DELT(Data Efficacy in LM Training)

Search documents
调整训练数据出场顺序,大模型就能变聪明!无需扩大模型/数据规模
量子位· 2025-09-06 04:21
Core Viewpoint - The article emphasizes the importance of data organization order in language model training, introducing a new paradigm called DELT (Data Efficacy in LM Training) that enhances model performance without increasing data volume or model size [1][3][11]. Group 1: Data Efficiency vs.
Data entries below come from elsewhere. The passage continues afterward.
`src/rtl/iic_pkg.sv`:
```
// Shared constants and state encoding for the I2C target.
package iic_pkg;

    localparam int unsigned IIC_BYTE_W = 8;
    localparam logic        IIC_ACK    = 1'b0;
    localparam logic        IIC_NACK   = 1'b1;

    typedef enum logic [3:0] {
        ST_IDLE,
        ST_ADDR,
        ST_ADDR_ACK,
        ST_PTR,
        ST_PTR_ACK,
        ST_WDATA,
        ST_WDATA_ACK,
        ST_RDATA,
        ST_RDATA_ACK,
        ST_IGNORE
    } iic_state_e;

endpackage

```
`src/rtl/iic_edge_detect.sv`:
```
// Synchronizes the SCL/SDA pads and flags SCL edges plus START/STOP conditions.
module iic_edge_detect #(
    parameter int unsigned C_SYNC_STAGES = 2
) (
    input  logic clk,
    input  logic rst,
    input  logic scl_pad,
    input  logic sda_pad,
    output logic scl_rise,
    output logic scl_fall,
    output logic start_det,
    output logic stop_det,
    output logic sda_s
);

    logic [C_SYNC_STAGES-1:0] scl_sync;
    logic [C_SYNC_STAGES-1:0] sda_sync;
    logic                     scl_d;
    logic                     sda_d;
    logic                     scl_s;

    // Idle bus level is high, so the chain resets to 1 to avoid a false START.
    always_ff @(posedge clk) begin
        if (rst) begin
            scl_sync <= '1;
            sda_sync <= '1;
            scl_d    <= 1'b1;
            sda_d    <= 1'b1;
        end else begin
            scl_sync <= {scl_sync[C_SYNC_STAGES-2:0], scl_pad};
            sda_sync <= {sda_sync[C_SYNC_STAGES-2:0], sda_pad};
            scl_d    <= scl_sync[C_SYNC_STAGES-1];
            sda_d    <= sda_sync[C_SYNC_STAGES-1];
        end
    end

    assign scl_s     = scl_sync[C_SYNC_STAGES-1];
    assign sda_s     = sda_sync[C_SYNC_STAGES-1];
    assign scl_rise  = scl_s & ~scl_d;
    assign scl_fall  = ~scl_s & scl_d;
    assign start_det = scl_s & scl_d & sda_d & ~sda_s;
    assign stop_det  = scl_s & scl_d & ~sda_d & sda_s;

endmodule

```
`src/rtl/iic_target.sv`:
```
// I2C target with register-pointer addressing and auto-incrementing
// write/read data, exposed as a simple strobe-based register port.
module iic_target
    import iic_pkg::*;
#(
    parameter logic [6:0]  C_I2C_SLAVE_ADDR = 7'b1110110,
    parameter int unsigned C_SYNC_STAGES    = 2
) (
    input  logic                  Clk,
    input  logic                  Rst,
    input  logic                  SCL_I,
    input  logic                  SDA_I,
    output logic                  SCL_T,
    output logic                  SDA_T,
    output logic [IIC_BYTE_W-1:0] Reg_Addr,
    output logic [IIC_BYTE_W-1:0] Reg_Wdata,
    output logic                  Reg_We,
    input  logic [IIC_BYTE_W-1:0] Reg_Rdata,
    output logic                  Reg_Re,
    output logic                  Busy
);

    logic                  scl_rise;
    logic                  scl_fall;
    logic                  start_det;
    logic                  stop_det;
    logic                  sda_s;
    iic_state_e            state;
    logic [2:0]            bit_cnt;
    logic [IIC_BYTE_W-1:0] shreg;
    logic                  byte_done;
    logic                  mack;
    logic                  rw;

    iic_edge_detect #(
        .C_SYNC_STAGES(C_SYNC_STAGES)
    ) u_edge (
        .clk      (Clk),
        .rst      (Rst),
        .scl_pad  (SCL_I),
        .sda_pad  (SDA_I),
        .scl_rise (scl_rise),
        .scl_fall (scl_fall),
        .start_det(start_det),
        .stop_det (stop_det),
        .sda_s    (sda_s)
    );

    assign SCL_T = 1'b1;

    always_ff @(posedge Clk) begin
        if (Rst) begin
            state     <= ST_IDLE;
            bit_cnt   <= '0;
            shreg     <= '0;
            byte_done <= 1'b0;
            mack      <= 1'b0;
            rw        <= 1'b0;
            SDA_T     <= 1'b1;
            Reg_Addr  <= '0;
            Reg_Wdata <= '0;
            Reg_We    <= 1'b0;
            Reg_Re    <= 1'b0;
            Busy      <= 1'b0;
        end else begin
            Reg_We <= 1'b0;
            Reg_Re <= 1'b0;
            // Pointer advances the cycle after the write strobe so the strobe sees the target address.
            if (Reg_We)
                Reg_Addr <= Reg_Addr + 1'b1;

            if (start_det) begin
                state     <= ST_ADDR;
                bit_cnt   <= '0;
                byte_done <= 1'b0;
                mack      <= 1'b0;
                SDA_T     <= 1'b1;
            end else if (stop_det) begin
                state <= ST_IDLE;
                SDA_T <= 1'b1;
                Busy  <= 1'b0;
            end else begin
                if (scl_rise) begin
                    case (state)
                        ST_ADDR, ST_PTR, ST_WDATA: begin
                            shreg   <= {shreg[IIC_BYTE_W-2:0], sda_s};
                            bit_cnt <= bit_cnt + 1'b1;
                            if (bit_cnt == 3'd7)
                                byte_done <= 1'b1;
                        end
                        ST_RDATA: begin
                            bit_cnt <= bit_cnt + 1'b1;
                            if (bit_cnt == 3'd7)
                                byte_done <= 1'b1;
                        end
                        ST_RDATA_ACK: begin
                            if (sda_s == IIC_ACK) begin
                                Reg_Addr <= Reg_Addr + 1'b1;
                                mack     <= 1'b1;
                            end else begin
                                state <= ST_IGNORE;
                            end
                        end
                        default: ;
                    endcase
                end

                if (scl_fall) begin
                    case (state)
                        ST_ADDR: if (byte_done) begin
                            byte_done <= 1'b0;
                            if (shreg[7:1] == C_I2C_SLAVE_ADDR) begin
                                SDA_T <= IIC_ACK;
                                Busy  <= 1'b1;
                                rw    <= shreg[0];
                                state <= ST_ADDR_ACK;
                            end else begin
                                state <= ST_IGNORE;
                            end
                        end
                        ST_ADDR_ACK: begin
                            if (rw) begin
                                shreg  <= Reg_Rdata;
                                Reg_Re <= 1'b1;
                                SDA_T  <= Reg_Rdata[IIC_BYTE_W-1];
                                state  <= ST_RDATA;
                            end else begin
                                SDA_T <= 1'b1;
                                state <= ST_PTR;
                            end
                        end
                        ST_PTR: if (byte_done) begin
                            byte_done <= 1'b0;
                            Reg_Addr  <= shreg;
                            SDA_T     <= IIC_ACK;
                            state     <= ST_PTR_ACK;
                        end
                        ST_WDATA: if (byte_done) begin
                            byte_done <= 1'b0;
                            Reg_Wdata <= shreg;
                            Reg_We    <= 1'b1;
                            SDA_T     <= IIC_ACK;
                            state     <= ST_WDATA_ACK;
                        end
                        ST_PTR_ACK, ST_WDATA_ACK: begin
                            SDA_T <= 1'b1;
                            state <= ST_WDATA;
                        end
                        ST_RDATA: begin
                            if (byte_done) begin
                                byte_done <= 1'b0;
                                mack      <= 1'b0;
                                SDA_T     <= 1'b1;
                                state     <= ST_RDATA_ACK;
                            end else begin
                                shreg <= {shreg[IIC_BYTE_W-2:0], 1'b0};
                                SDA_T <= shreg[IIC_BYTE_W-2];
                            end
                        end
                        ST_RDATA_ACK: if (mack) begin
                            mack   <= 1'b0;
                            shreg  <= Reg_Rdata;
                            Reg_Re <= 1'b1;
                            SDA_T  <= Reg_Rdata[IIC_BYTE_W-1];
                            state  <= ST_RDATA;
                        end
                        default: SDA_T <= 1'b1;
                    endcase
                end
            end
        end
    end

endmodule
```
`config.mk`:
```
export PLATFORM = sky130hd
export DESIGN_NAME = iic_target
export DESIGN_NICKNAME = d
export VERILOG_FILES = /design/src/rtl/iic_pkg.sv /design/src/rtl/iic_edge_detect.sv /design/src/rtl/iic_target.sv
export SDC_FILE = /design/constraint.sdc
export NUM_CORES = 1
export LEC_CHECK = 0
export CAP_MARGIN = 40
export CORE_UTILIZATION = 35
export CTS_CLUSTER_SIZE = 14
export DETAILED_ROUTE_END_ITERATION = 6
export PLACE_DENSITY = 0.59
export SETUP_SLACK_MARGIN = 0.4
export SLEW_MARGIN = 5
export SYNTH_ARGS = -nofsm -noshare
export SYNTH_HDL_FRONTEND = slang
export SYNTH_SLANG_ARGS = --single-unit
```
`constraint.sdc`:
```
create_clock -name Clk -period 2.3 [get_ports Clk]
set_input_delay 0.23 -clock Clk [delete_from_list [all_inputs] [get_ports Clk]]
set_output_delay 0.23 -clock Clk [all_outputs]
set_load 0.01 [all_outputs]
```
==> flow_summary.json <==
{
  "outcome": "finished, final reports clean",
  "ir_worst_vdd_mv": 0.2576,
  "grt_use_met3_pct": 4.000,
  "clk_pin_slew_ps": 90,
  "critPathSlowestCell": "nor4b_4",
  "power.total_w": 0.001405,
  "vias_per_cell": 5.530,
  "grt_max_degree": 21,
  "min_path_type": "register to register",
  "intPower_w": 0.001045,
  "fin_crit_ps": 1789,
  "cts_made_buffers": 5,
  "critPathCaptureType": "register",
  "antenna_found_initial": 0,
  "fin_setup_tns_ps": 0,
  "num_antenna_cells": 0,
  "dp_slack_ps": 290.6,
  "yosys_warnings": 0,
  "synth_top_flop_cell": "dfxtp_1",
  "cts_tree": "yes",
  "drv_cap": 0,
  "regToRegStartpoint": "state[2]$_SDFF_PP0_",
  "arrival_ps": 2020,
  "syn2layout_area_growth_pct": 24.33,
  "portBuffers": 31,
  "crit_path_max_incr_delay_ps": 400,
  "cp_max_fo": 7,
  "use_met2_pct": 31.17,
  "setup_ws_ps": 510.8,
  "htree_levels": 2,
  "cts_buffer_depth": 2,
  "die_h_um": 86.24,
  "synth-seq-cells": 44,
  "period_share_pct": 77.79,
  "grt_use_met1_pct": 27.03,
  "swShare_pct": 25.64,
  "wl_per_cell_um": 16.20,
  "stdcell_count": 440,
  "nets": 358,
  "die_w_um": 86.24,
  "postSynth.asyncResetShare_pct": 0,
  "synth_cells": 307,
  "start_kind": "register",
  "rsz0062_at_grt": "yes",
  "final_common_cell": "nor2_1",
  "critical-path-top-delay-family": "simple AND/OR/NAND/NOR gates",
  "cp_data_required_time_ps": 2530,
  "insertion_delay_ps": 310,
  "syn_nets": 322,
  "synth_area_mm2": 0.002484,
  "critPathLaunch": "state[2]$_SDFF_PP0_",
  "dp_hpwl_um": 5055,
  "first_iter_violations": 209,
  "final_cell_mix": "nor2_1 (41), dfxtp_1 (39), clkdlybuf4s50_1 (31), a21oi_1 (23), buf_4 (18)",
  "die_area_mm2": 0.007437,
  "combPwrFrac_pct": 5.6,
  "p_per_area_mw_per_mm2": 455.0,
  "firstDrtPassIters": 4,
  "hold_start": "u_edge.scl_sync[0]$_SDFF_PP1_",
  "ant_nets": 0,
  "fin_skew_ps": 7.103,
  "critPathKind": "register to register",
  "fp.coreArea_mm2": 0.006832,
  "ys_seq_area_share_pct": 35.47,
  "routed_wl_um": 7126,
  "fmax_mhz": 558.9,
  "power.leakage_nw": 1.097,
  "avgSynthCellArea_um2": 8.090,
  "cts_sinks": 44,
  "num_rows": 30,
  "overflow": 0,
  "grt_pass1_vias": 2306,
  "clkPwrFrac_pct": 39.4,
  "root_buffer": "clkbuf_8",
  "yosysUniqueCellTypes": 52,
  "final_layout_size_suffix_gt1_share_pct": 15.70,
  "synth_edf_count": 0,
  "gp_congestion": 0.8830,
  "io_pins": 33,
  "dp_cells": 428,
  "hold_viol_final": 0,
  "busiest_layer": "met2",
  "drc": 0,
  "grt_util_all_layers_pct": 20.13,
  "start_util_pct": 36.36,
  "worstPathCellList": "buf_4, nor4b_4, a21oi_4, or3_1, and3_1, o22ai_1",
  "seqPwrFrac_pct": 55.0,
  "grt_pass1_wl_um": 11690,
  "switching_power_w": 0.0003602,
  "path_buf_inv": 1,
  "vias": 2433,
  "final-max-slew-violation-count": 0,
  "finalSetupViolations": 0
}
[worst paths after layout]
path | to | slack [ps] | cells after the start
hold / removal | u_edge.scl_sync[1]$_SDFF_PP1_ | 420 | 1
setup reg to reg | Reg_Addr[4]$_SDFF_PP0_ | 510 | 6
hold reg to reg | u_edge.scl_sync[1]$_SDFF_PP1_ | 420 | 1
setup / recovery | Reg_Addr[4]$_SDFF_PP0_ | 510 | 6
[sequential cells by signal, indices dropped and copies added, names as in the netlist]
signal and count:
Reg_Addr 8, Reg_Wdata 8, shreg 8, state 4
bit_cnt 3, u_edge.scl_sync 2, u_edge.sda_sync 2, Busy 1
Reg_Re 1, Reg_We 1, SDA_T 1, byte_done 1
mack 1, rw 1, u_edge.scl_d 1, u_edge.sda_d 1
[per-layer routing]
layer	up-vias	part of all wire [%]
met5	-	0
met1	1121	45
met4	0	2.7
li1	1191	-
met2	103	46
met3	18	6.4
[metrics by stage]
step,util [%],instance area [um2],hold WS (ps)
6_report,45.20,3088,417.3
2_1_floorplan,-,2484,333.8
3_5_place_dp,42.71,2918,398.0
5_1_grt,45.20,3088,439.4
3_3_place_gp,42.71,2918,399.2
4_1_cts,44.47,3038,422.8
[cells by family after synthesis]
group | after synthesis | share of synthesized area (%)
AO/OA/AOI/OAI | 87 | 23.73
XOR/XNOR | 10 | 3.526
adder cells (fa/ha/maj) | 3 | 1.511
buffers and inverters | 29 | 5.440
flip-flops | 44 | 35.47
multiplexers | 9 | 3.678
other | 1 | 0.1510
AND/OR/NAND/NOR | 124 | 26.50
[synth_stat cells (5+ instances only)]
master	instances	area share [%]
clkbuf_1	10	1.5
nand2_1	17	2.6
a221oi_1	12	4.2
o32ai_1	7	2.5
o21ai_0	15	3.0
mux2i_1	8	3.2
nor3_1	10	2.0
dfxtp_1	44	35
nor2_1	43	6.5
a21oi_1	23	4.6
or2_2	8	2.0
inv_1	9	1.4
xor2_1	5	1.8
and3_1	5	1.3
nand3_1	7	1.4
nor2b_1	5	1.3
xnor2_1	5	1.8
buf_2	5	1.0
[what timing repair did]
item,4_1_cts,5_1_grt
hold buffers,0,0
gates resized for setup,5,13
hold endpoints to repair,0,0
cloned,0,0
setup endpoints to repair,10,17
buffers inserted,1,3
pin swaps,1,2
[layout make-up]
class | count | area [um2]
fill | 712 | 3744
multi-input combinational | 234 | 1499
sequential | 44 | 892.1
timing repair buffer | 49 | 445.4
tap | 96 | 120.1
clock buffer | 6 | 82.58
inverter | 9 | 33.78
clock inverter | 2 | 15.01
[power groups by stage]
stage	logic, W	registers (W)	clock network (W)
2_1_floorplan	0.0000437	0.000786	0
3_3_place_gp	0.0000770	0.000792	0
3_5_place_dp	0.0000765	0.000792	0
4_1_cts	0.0000768	0.000775	0.000568
5_1_grt	0.0000847	0.000774	0.000597
6_report	0.0000780	0.000773	0.000554
(Power assumes the default switching activity.)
Data Efficacy - Data efficiency focuses on improving model training efficiency through data selection, while data efficacy enhances model performance through data organization, which has been largely overlooked [5][6][15]. - The analogy of cooking is used to illustrate that data efficiency is like selecting fresh ingredients, whereas data efficacy is akin to a chef timing the addition of spices to maximize flavor [7]. Group 2: Importance of Data Organization - The sequence of training samples is crucial, as modern language models often undergo limited training cycles, making the order of data presentation significantly impactful [9][10]. - The DELT paradigm aims to fully exploit the potential of training data by introducing data sorting strategies, leading to improved efficiency and efficacy [11][13]. Group 3: DELT Paradigm Components - DELT integrates three core components: data scoring, data selection, and data ordering, where data scoring assigns scores based on attributes like difficulty and quality [19][20]. - A novel folding ordering method is proposed to enhance data efficacy by preventing model forgetting and ensuring balanced data distribution [23][27]. Group 4: Performance Results - The DELT paradigm has shown significant performance improvements across various model sizes and data scales, outperforming conventional methods in multiple evaluation metrics [28]. - For instance, with a model size of 1 billion, DELT achieved an average score of 39.17% compared to 37.77% for conventional methods [28]. Group 5: Implications for AI Training - DELT provides a new perspective for data-centric AI, suggesting that AI training should adopt personalized and structured learning approaches similar to human education practices [29][30].